Leucocytozoon grallariae

Scientific classification
- Domain: Eukaryota
- Clade: Sar
- Clade: Alveolata
- Phylum: Apicomplexa
- Class: Aconoidasida
- Order: Haemosporida
- Family: Leucocytozoidae
- Genus: Leucocytozoon
- Species: L. grallariae
- Binomial name: Leucocytozoon grallariae Lotta et al., 2019

= Leucocytozoon grallariae =

- Genus: Leucocytozoon
- Species: grallariae
- Authority: Lotta et al., 2019

Species of single-celled organism

Leucocytozoon grallariae is a parasite found in non-migratory highland passeriforms in the families Grallariidae and Cotingidae. The species was first described by Ingrid A. Lotta, Valkiūnas Gediminas, M. Andreína Pacheco, Ananías A. Escalante, Sandra Rocío Hernández and Nubia E. Matta in 2019. Leucocytozoon grallariae is spread throughout in the Andean mountain ranges normally in humid forests and scrublands of Bolivia, Peru, Ecuador, Colombia and Venezuela.

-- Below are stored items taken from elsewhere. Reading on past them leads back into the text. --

===== src/rtl/mult_div_unit.sv =====
// Iterative MIPS multiply/divide unit: 32 radix-2 steps on magnitudes, then a sign-fix cycle.
module mult_div_unit #(
    parameter int WIDTH = mips32_pkg::WIDTH
) (
    input  logic             Clk,
    input  logic             Reset_n,
    input  logic             Start,
    input  logic [1:0]       Op,
    input  logic [WIDTH-1:0] Operand_A,
    input  logic [WIDTH-1:0] Operand_B,
    input  logic             Flush,
    output logic             Busy,
    output logic             Done,
    output logic [WIDTH-1:0] HI,
    output logic [WIDTH-1:0] LO,
    output logic             Div_By_Zero
);

    import mips32_pkg::*;

    mdu_state_e       state_q;
    mdu_op_e          op_q;
    logic [5:0]       cnt_q, cnt_d;
    logic             busy_q, done_q, dbz_q;
    logic [WIDTH-1:0] hi_q, lo_q;
    logic             sign_a_q, sign_b_q, b_zero_q;
    logic [WIDTH-1:0] a_raw_q, opnd_q, hi_w_q, lo_w_q;

    mdu_op_e          in_op_s;
    logic             accept_s, load_sign_a_s, load_sign_b_s;
    logic [WIDTH-1:0] mag_a_s, mag_b_s, quot_s, rem_s;
    logic [2*WIDTH-1:0] prod_s;
    logic [WIDTH:0]   mul_sum_s, div_shift_s, div_diff_s;
    logic [WIDTH-1:0] iter_hi_s, iter_lo_s, res_hi_s, res_lo_s;
    logic             res_dbz_s;

    assign in_op_s       = mdu_op_e'(Op);
    assign load_sign_a_s = op_is_signed(in_op_s) & Operand_A[WIDTH-1];
    assign load_sign_b_s = op_is_signed(in_op_s) & Operand_B[WIDTH-1];
    assign accept_s      = Start & ~Flush & ((state_q == ST_IDLE) | (state_q == ST_DONE));
    assign cnt_d         = (cnt_q == MDU_ITERS) ? cnt_q : cnt_q + 6'd1;

    mdu_sign_fix #(.W(WIDTH)) u_abs_a (.value_i(Operand_A), .neg_i(load_sign_a_s), .result_o(mag_a_s));
    mdu_sign_fix #(.W(WIDTH)) u_abs_b (.value_i(Operand_B), .neg_i(load_sign_b_s), .result_o(mag_b_s));
    mdu_sign_fix #(.W(2*WIDTH)) u_fix_prod (.value_i({hi_w_q, lo_w_q}), .neg_i(sign_a_q ^ sign_b_q),
                                            .result_o(prod_s));
    mdu_sign_fix #(.W(WIDTH)) u_fix_quot (.value_i(lo_w_q), .neg_i(sign_a_q ^ sign_b_q), .result_o(quot_s));
    mdu_sign_fix #(.W(WIDTH)) u_fix_rem (.value_i(hi_w_q), .neg_i(sign_a_q), .result_o(rem_s));

    // One radix-2 step: shift-add for multiply, restoring subtract for divide.
    always_comb begin
        mul_sum_s   = {1'b0, hi_w_q} + (lo_w_q[0] ? {1'b0, opnd_q} : {(WIDTH+1){1'b0}});
        div_shift_s = {hi_w_q, lo_w_q[WIDTH-1]};
        div_diff_s  = div_shift_s - {1'b0, opnd_q};
        if (op_is_div(op_q)) begin
            if (!div_diff_s[WIDTH]) begin
                iter_hi_s = div_diff_s[WIDTH-1:0];
                iter_lo_s = {lo_w_q[WIDTH-2:0], 1'b1};
            end else begin
                iter_hi_s = div_shift_s[WIDTH-1:0];
                iter_lo_s = {lo_w_q[WIDTH-2:0], 1'b0};
            end
        end else begin
            iter_hi_s = mul_sum_s[WIDTH:1];
            iter_lo_s = {mul_sum_s[0], lo_w_q[WIDTH-1:1]};
        end
    end

    // Final result selection, including the architectural divide-by-zero answer.
    always_comb begin
        res_dbz_s = 1'b0;
        if (op_is_div(op_q)) begin
            if (b_zero_q) begin
                res_hi_s  = a_raw_q;
                res_lo_s  = {WIDTH{1'b1}};
                res_dbz_s = 1'b1;
            end else begin
                res_hi_s = rem_s;
                res_lo_s = quot_s;
            end
        end else begin
            {res_hi_s, res_lo_s} = prod_s;
        end
    end

    // Control FSM with registered status outputs and the working datapath registers.
    always_ff @(posedge Clk or negedge Reset_n) begin
        if (!Reset_n) begin
            state_q  <= ST_IDLE;
            op_q     <= OP_MULT;
            cnt_q    <= 6'd0;
            busy_q   <= 1'b0;
            done_q   <= 1'b0;
            dbz_q    <= 1'b0;
            hi_q     <= {WIDTH{1'b0}};
            lo_q     <= {WIDTH{1'b0}};
            sign_a_q <= 1'b0;
            sign_b_q <= 1'b0;
            b_zero_q <= 1'b0;
            a_raw_q  <= {WIDTH{1'b0}};
            opnd_q   <= {WIDTH{1'b0}};
            hi_w_q   <= {WIDTH{1'b0}};
            lo_w_q   <= {WIDTH{1'b0}};
        end else begin
            case (state_q)
                ST_IDLE, ST_DONE: begin
                    done_q <= 1'b0;
                    dbz_q  <= 1'b0;
                    if (accept_s) begin
                        state_q  <= ST_ITER;
                        busy_q   <= 1'b1;
                        cnt_q    <= 6'd0;
                        op_q     <= in_op_s;
                        sign_a_q <= load_sign_a_s;
                        sign_b_q <= load_sign_b_s;
                        b_zero_q <= (Operand_B == {WIDTH{1'b0}});
                        a_raw_q  <= Operand_A;
                        hi_w_q   <= {WIDTH{1'b0}};
                        // Divide shifts the dividend out of lo; multiply shifts the multiplier.
                        lo_w_q   <= op_is_div(in_op_s) ? mag_a_s : mag_b_s;
                        opnd_q   <= op_is_div(in_op_s) ? mag_b_s : mag_a_s;
                    end else begin
                        state_q <= ST_IDLE;
                        busy_q  <= 1'b0;
                    end
                end
                ST_ITER: begin
                    if (Flush) begin
                        state_q <= ST_IDLE;
                        busy_q  <= 1'b0;
                        cnt_q   <= 6'd0;
                    end else begin
                        hi_w_q <= iter_hi_s;
                        lo_w_q <= iter_lo_s;
                        cnt_q  <= cnt_d;
                        if (cnt_q == MDU_ITERS - 6'd1) begin
                            state_q <= ST_FIX;
                        end else begin
                            state_q <= ST_ITER;
                        end
                    end
                end
                ST_FIX: begin
                    state_q <= ST_IDLE;
                    busy_q  <= 1'b0;
                    if (Flush) begin
                        cnt_q <= 6'd0;
                    end else begin
                        state_q <= ST_DONE;
                        done_q  <= 1'b1;
                        dbz_q   <= res_dbz_s;
                        hi_q    <= res_hi_s;
                        lo_q    <= res_lo_s;
                    end
                end
                default: begin
                    state_q <= ST_IDLE;
                    busy_q  <= 1'b0;
                    done_q  <= 1'b0;
                    dbz_q   <= 1'b0;
                end
            endcase
        end
    end

    assign Busy        = busy_q;
    assign Done        = done_q;
    assign HI          = hi_q;
    assign LO          = lo_q;
    assign Div_By_Zero = dbz_q;

endmodule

They contain gametocytes within fusiform host cells. However, it's been determined that these parasites are present in co-infections with other species belonging to the genus Leucocytozoon. In this parasite, gametocytes develop in circular shaped host cells which exhibits two highly distant parasite lineages isolated from the same samples. Young gametocytes have an effect on the shape of host cells starting at primal stages of their development. Parasites that are growing have oval or ellipsoid shapes; these parasites stick to the host cell nuclei, which are enlarged, deformed and have a crescent shape. The host's cell cytoplasm near growing gametocytes. Advanced young gametocytes have invaginations lining their sides. This is opposite to the host cell nuclei, which gives the growing gametocytes the appearance of giant beans with rounded ends. Host cells take on the ellipsoid shape from the very early stages of gametocyte development. The rest of the life cycle follows the same as the rest of the Leucocytozoon species.